In any case, don't give up on your goal of working in healthcare if that is truly your passion!

Good luck!
 
I posted earlier, though perhaps a bit too negatively. The anonymity of SDN makes it easy to become a hater/troll rather than posting constructive advice. (Hey, I'm just the FNG.)

Rather than speaking to the ethics of honesty or analyzing your MCAT score, I would suggest that a fulfilling career in healthcare does not always require a medical degree.

You might consider pursuing one of the many healthcare careers that do not require an MD or DO. A friend of mine realized that he wanted to work in healthcare during his senior year of college but had not completed the prereqs for the MCAT. He is now pursuing a degree of audiology (AuD) and will work with the hearing impaired. Other options include physical therapy, pharmacy, and optometry. Some of these programs will have more stringent requirements than others.

In any case, don't give up on your goal of working in healthcare if that is truly your passion!

Good luck!

That's probably the most mature post on this thread.

Thanks.
 
I think that the most absurd part about the original post is the title, which expresses a sense of immaturity and extreme overexaggeration of the situation.

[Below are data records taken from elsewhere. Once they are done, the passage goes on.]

## config.mk

```make
export PLATFORM = sky130hd
export DESIGN_NAME = btn_conditioner
export DESIGN_NICKNAME = d
export VERILOG_FILES = /design/src/rtl/btn_conditioner.sv
export SDC_FILE = /design/constraint.sdc
export NUM_CORES = 1
export LEC_CHECK = 0
export ABC_AREA = 0
export CAP_MARGIN = 0
export CORE_ASPECT_RATIO = 1.5
export CORE_MARGIN = 5
export CORE_UTILIZATION = 59
export CTS_BUF_LIST = sky130_fd_sc_hd__clkbuf_8 sky130_fd_sc_hd__clkbuf_16
export CTS_CLUSTER_DIAMETER = 120
export DETAILED_ROUTE_END_ITERATION = 12
export GPL_ROUTABILITY_DRIVEN = 0
export GPL_TIMING_DRIVEN = 0
export PLACE_DENSITY = 0.75
export SYNTH_ARGS = -nofsm -noshare
export SYNTH_HDL_FRONTEND = slang
export SYNTH_SLANG_ARGS = --single-unit
```

## constraint.sdc

```tcl
create_clock -name clk -period 2.7 [get_ports clk]
set_clock_uncertainty 0.2 [all_clocks]
set_input_delay 0.405 -clock clk [delete_from_list [all_inputs] [get_ports clk]]
set_output_delay 0.405 -clock clk [all_outputs]
set_load 0.1 [all_outputs]
```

i think i am going to agree with the sentiment that many of you are being unnecessarily harsh and ridiculous to the OP. (S?)he lied to a parent about an MCAT score of 16 by saying that s/he got a 25 instead. So what? Who hasn't told a similar lie to their parents before? A 16 is a bad score, sure, but its not like the poster lied and said he got a 40. He was just trying to get his father off his back about applying for this year, admitting he didn't do well as he could have on the MCAT. This score of 25 served the same "low score" purpose of 16, but just sounded a little better.

Who hasn't exaggerated the truth before? Like a previous med student stated earlier, people do this all the time, in and out of med school. Somebody reassures his or her parents they are doing fine in school to get them off his back while he tries to pull up his grades. Somebody else tells his parents that he is staying in for the night to study knowing he will go out and drink and party later. People lie and hide the fact that they are having sex to their parents. These are daily facts of life, and you can't say that somebody who does this will make a bad doctor, and chances are, you are hippocritical if you say that you have never done something similar before.

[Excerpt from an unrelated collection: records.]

`src/rtl/slot_pkg.sv`:
```
// Shared types and constants for the slot-machine display slice.
package slot_pkg;

  typedef enum logic [1:0] {
    IDLE,
    HOLD,
    ROLL
  } cd_state_t;

  localparam logic [6:0] SEG_BLANK = 7'h7F;

  // Active-low {g,f,e,d,c,b,a} patterns for decimal digits 0..9.
  localparam logic [6:0] SEG_LUT [0:9] = '{
    7'h40, 7'h79, 7'h24, 7'h30, 7'h19,
    7'h12, 7'h02, 7'h78, 7'h00, 7'h10
  };

  function automatic int unsigned CREDIT_MAX(input int unsigned digits);
    int unsigned r;
    r = 1;
    for (int unsigned i = 0; i < digits; i++) r = r * 10;
    return r - 1;
  endfunction

endpackage

```
`src/rtl/bin2bcd_seq.sv`:
```
// Iterative shift-and-add-3 binary to BCD converter, one input bit per cycle.
module bin2bcd_seq #(
  parameter int unsigned BIN_W  = 10,
  parameter int unsigned DIGITS = 3
) (
  input  logic                  clk,
  input  logic                  reset,
  input  logic                  start,
  input  logic [BIN_W-1:0]      bin,
  output logic                  busy,
  output logic                  done,
  output logic [4*DIGITS-1:0]   bcd
);

  localparam int unsigned CNT_W = $clog2(BIN_W + 1);
  localparam logic [CNT_W-1:0] CNT_LAST = CNT_W'(BIN_W);

  logic [BIN_W-1:0]    sr_q;
  logic [4*DIGITS-1:0] acc_q;
  logic [4*DIGITS-1:0] adj;
  logic [4*DIGITS-1:0] shifted;
  logic [CNT_W-1:0]    cnt_q;
  logic                busy_q;
  logic                done_q;

  always_comb begin
    adj = acc_q;
    for (int unsigned i = 0; i < DIGITS; i++) begin
      if (acc_q[4*i +: 4] >= 4'd5) adj[4*i +: 4] = acc_q[4*i +: 4] + 4'd3;
    end
    shifted = {adj[4*DIGITS-2:0], sr_q[BIN_W-1]};
  end

  // After BIN_W shifts one extra cycle publishes done, so acc_q is stable when sampled.
  always_ff @(posedge clk or negedge reset) begin
    if (!reset) begin
      sr_q   <= '0;
      acc_q  <= '0;
      cnt_q  <= '0;
      busy_q <= 1'b0;
      done_q <= 1'b0;
    end else begin
      done_q <= 1'b0;
      if (busy_q) begin
        if (cnt_q == CNT_LAST) begin
          busy_q <= 1'b0;
          done_q <= 1'b1;
        end else begin
          acc_q <= shifted;
          sr_q  <= {sr_q[BIN_W-2:0], 1'b0};
          cnt_q <= cnt_q + CNT_W'(1);
        end
      end else if (start) begin
        sr_q   <= bin;
        acc_q  <= '0;
        cnt_q  <= '0;
        busy_q <= 1'b1;
      end
    end
  end

  assign busy = busy_q;
  assign done = done_q;
  assign bcd  = acc_q;

endmodule

```
`src/rtl/credit_display.sv`:
```
// Credit total holder with win roll-up, BCD conversion and multiplexed
// active-low 7-segment drive.
module credit_display #(
  parameter int unsigned CREDIT_W    = 10,
  parameter int unsigned DIGITS      = 3,
  parameter int unsigned REFRESH_DIV = 25000,
  parameter int unsigned ROLL_DIV    = 1250000
) (
  input  logic                clk,
  input  logic                reset,
  input  logic [CREDIT_W-1:0] total_credits,
  input  logic                is_total,
  input  logic [CREDIT_W-1:0] win_credits,
  input  logic                is_win,
  input  logic                spin_done,
  output logic [6:0]          seven_segment_output,
  output logic [DIGITS-1:0]   digit_en,
  output logic                win_active
);
  import slot_pkg::*;

  localparam int unsigned RC_W = (ROLL_DIV > 1) ? $clog2(ROLL_DIV) : 1;
  localparam int unsigned RF_W = (REFRESH_DIV > 1) ? $clog2(REFRESH_DIV) : 1;
  localparam int unsigned IX_W = (DIGITS > 1) ? $clog2(DIGITS) : 1;
  localparam logic [CREDIT_W-1:0] CMAX      = CREDIT_W'(CREDIT_MAX(DIGITS));
  localparam logic [RC_W-1:0]     ROLL_LAST = RC_W'(ROLL_DIV - 1);
  localparam logic [RF_W-1:0]     REF_LAST  = RF_W'(REFRESH_DIV - 1);
  localparam logic [IX_W-1:0]     IDX_LAST  = IX_W'(DIGITS - 1);

  cd_state_t           state_q, state_d;
  logic [CREDIT_W-1:0] target_q, target_d;
  logic [CREDIT_W-1:0] shown_q, shown_d;
  logic [CREDIT_W-1:0] clamped, tgt_eff, shown_inc;
  logic                win_pending_q, win_pending_d;
  logic                done_seen_q, done_seen_d;
  logic                spin_q, spin_rise, pend_eff, snap;
  logic [RC_W-1:0]     roll_cnt_q, roll_cnt_d;
  logic                win_active_q;

  // A same-cycle win is folded into pend_eff so the accompanying total counts as a winning total.
  always_comb begin
    clamped       = (total_credits > CMAX) ? CMAX : total_credits;
    spin_rise     = spin_done & ~spin_q;
    pend_eff      = win_pending_q | (is_win & (win_credits != '0));
    tgt_eff       = is_total ? clamped : target_q;
    shown_inc     = shown_q + CREDIT_W'(1);
    snap          = is_total && (clamped < shown_q) && (state_q != IDLE);
    state_d       = state_q;
    target_d      = target_q;
    shown_d       = shown_q;
    win_pending_d = pend_eff;
    done_seen_d   = spin_rise | (done_seen_q & ~is_win);
    roll_cnt_d    = roll_cnt_q;
    if (snap) begin
      target_d      = clamped;
      shown_d       = clamped;
      win_pending_d = 1'b0;
      state_d       = IDLE;
    end else begin
      case (state_q)
        IDLE: begin
          if (is_total) begin
            target_d = clamped;
            if (pend_eff && (clamped > shown_q)) begin
              state_d = HOLD;
            end else begin
              shown_d       = clamped;
              win_pending_d = 1'b0;
            end
          end
        end
        HOLD: begin
          target_d = tgt_eff;
          if (done_seen_q) begin
            roll_cnt_d = '0;
            state_d    = ROLL;
          end
        end
        ROLL: begin
          target_d = tgt_eff;
          if (shown_q == tgt_eff) begin
            state_d       = IDLE;
            win_pending_d = 1'b0;
            done_seen_d   = 1'b0;
          end else if (roll_cnt_q == ROLL_LAST) begin
            roll_cnt_d = '0;
            shown_d    = shown_inc;
            if (shown_inc == tgt_eff) begin
              state_d       = IDLE;
              win_pending_d = 1'b0;
              done_seen_d   = 1'b0;
            end
          end else begin
            roll_cnt_d = roll_cnt_q + RC_W'(1);
          end
        end
        default: state_d = IDLE;
      endcase
    end
  end

  always_ff @(posedge clk or negedge reset) begin
    if (!reset) begin
      state_q       <= IDLE;
      target_q      <= '0;
      shown_q       <= '0;
      win_pending_q <= 1'b0;
      done_seen_q   <= 1'b0;
      spin_q        <= 1'b0;
      roll_cnt_q    <= '0;
      win_active_q  <= 1'b0;
    end else begin
      state_q       <= state_d;
      target_q      <= target_d;
      shown_q       <= shown_d;
      win_pending_q <= win_pending_d;
      done_seen_q   <= done_seen_d;
      spin_q        <= spin_done;
      roll_cnt_q    <= roll_cnt_d;
      win_active_q  <= (state_d != IDLE);
    end
  end

  logic                conv_start, conv_busy, conv_done;
  logic [4*DIGITS-1:0] conv_bcd, bcd_q;
  logic [CREDIT_W-1:0] last_q;
  logic                dirty_q;

  assign conv_start = ~conv_busy & (dirty_q | (shown_q != last_q));

  bin2bcd_seq #(
    .BIN_W  (CREDIT_W),
    .DIGITS (DIGITS)
  ) u_bin2bcd (
    .clk   (clk),
    .reset (reset),
    .start (conv_start),
    .bin   (shown_q),
    .busy  (conv_busy),
    .done  (conv_done),
    .bcd   (conv_bcd)
  );

  always_ff @(posedge clk or negedge reset) begin
    if (!reset) begin
      last_q  <= '0;
      dirty_q <= 1'b0;
      bcd_q   <= '0;
    end else begin
      if (conv_start) begin
        last_q  <= shown_q;
        dirty_q <= 1'b0;
      end else if (conv_busy && (shown_d != shown_q)) begin
        dirty_q <= 1'b1;
      end
      if (conv_done) bcd_q <= conv_bcd;
    end
  end

  logic [RF_W-1:0]   ref_cnt_q;
  logic [IX_W-1:0]   idx_q;
  logic [DIGITS-1:0] blank;
  logic              zero_above;
  logic [3:0]        cur_digit;
  logic              cur_blank;
  logic [6:0]        seg_d, seg_q;
  logic [DIGITS-1:0] en_q;

  // Blank every digit above the most significant nonzero one; digit 0 always shows.
  always_comb begin
    blank      = '0;
    zero_above = 1'b1;
    for (int unsigned i = DIGITS - 1; i >= 1; i--) begin
      zero_above = zero_above && (bcd_q[4*i +: 4] == 4'd0);
      blank[i]   = zero_above;
    end
    cur_digit = 4'd0;
    cur_blank = 1'b0;
    for (int unsigned i = 0; i < DIGITS; i++) begin
      if (idx_q == IX_W'(i)) begin
        cur_digit = bcd_q[4*i +: 4];
        cur_blank = blank[i];
      end
    end
    if (cur_blank || (cur_digit > 4'd9)) seg_d = SEG_BLANK;
    else                                 seg_d = SEG_LUT[cur_digit];
  end

  always_ff @(posedge clk or negedge reset) begin
    if (!reset) begin
      ref_cnt_q <= '0;
      idx_q     <= '0;
      seg_q     <= SEG_BLANK;
      en_q      <= '1;
    end else begin
      if (ref_cnt_q == REF_LAST) begin
        ref_cnt_q <= '0;
        idx_q     <= (idx_q == IDX_LAST) ? '0 : idx_q + IX_W'(1);
      end else begin
        ref_cnt_q <= ref_cnt_q + RF_W'(1);
      end
      seg_q <= seg_d;
      en_q  <= ~(DIGITS'(1) << idx_q);
    end
  end

  assign seven_segment_output = seg_q;
  assign digit_en             = en_q;
  assign win_active           = win_active_q;

endmodule
```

I personally think I'm a mature, capable, and intelligent individual who works hard to achieve my goals. However, sometimes when my parents ask me what time i went to bed last night or how my exam went, i stretch the truth a little to make the conversation easier on both of us. I know what I did wrong, and there is no point in hearing the same lecture over and over again. They are paying $40k+ a year for me to be in school, and while they are entitled to know what I do with this money they spend, at 21 years old, I don't feel it necessary to tell my parents every single detail of my life. I have never lied up-front about grades of my MCAT score, but know plenty of people who do--whether its to their parents, their friends, or their peers. Put yourself in his shoes--how would YOU feel if you got a 16 on the MCAT? I think that in more critical situations more important than a single number on a stupid 4 hour test, this judgement call on whether to lie or not may change for many. I don't know that the OP would ever lie to a patient about complications of a surgery or chances for survival. I certainly wouldn't.

I think the OP's main concern at this point should be his motivation toward a career in medicine--a 16 is clearly a bad score and shows either little preparation or clear stupidity (which is probably not the case, seeing as he goes to a top ranked school). If he wanted medicine as badly as he claims, he would have done more to prepare. It seems like the father is putting a lot of pressure on getting an MD. Is this what he really wants?

Everyone jumping on the OP at once, telling him how stupid or immoral he is or how bad of a doctor he would make is not constructive and even arrogant.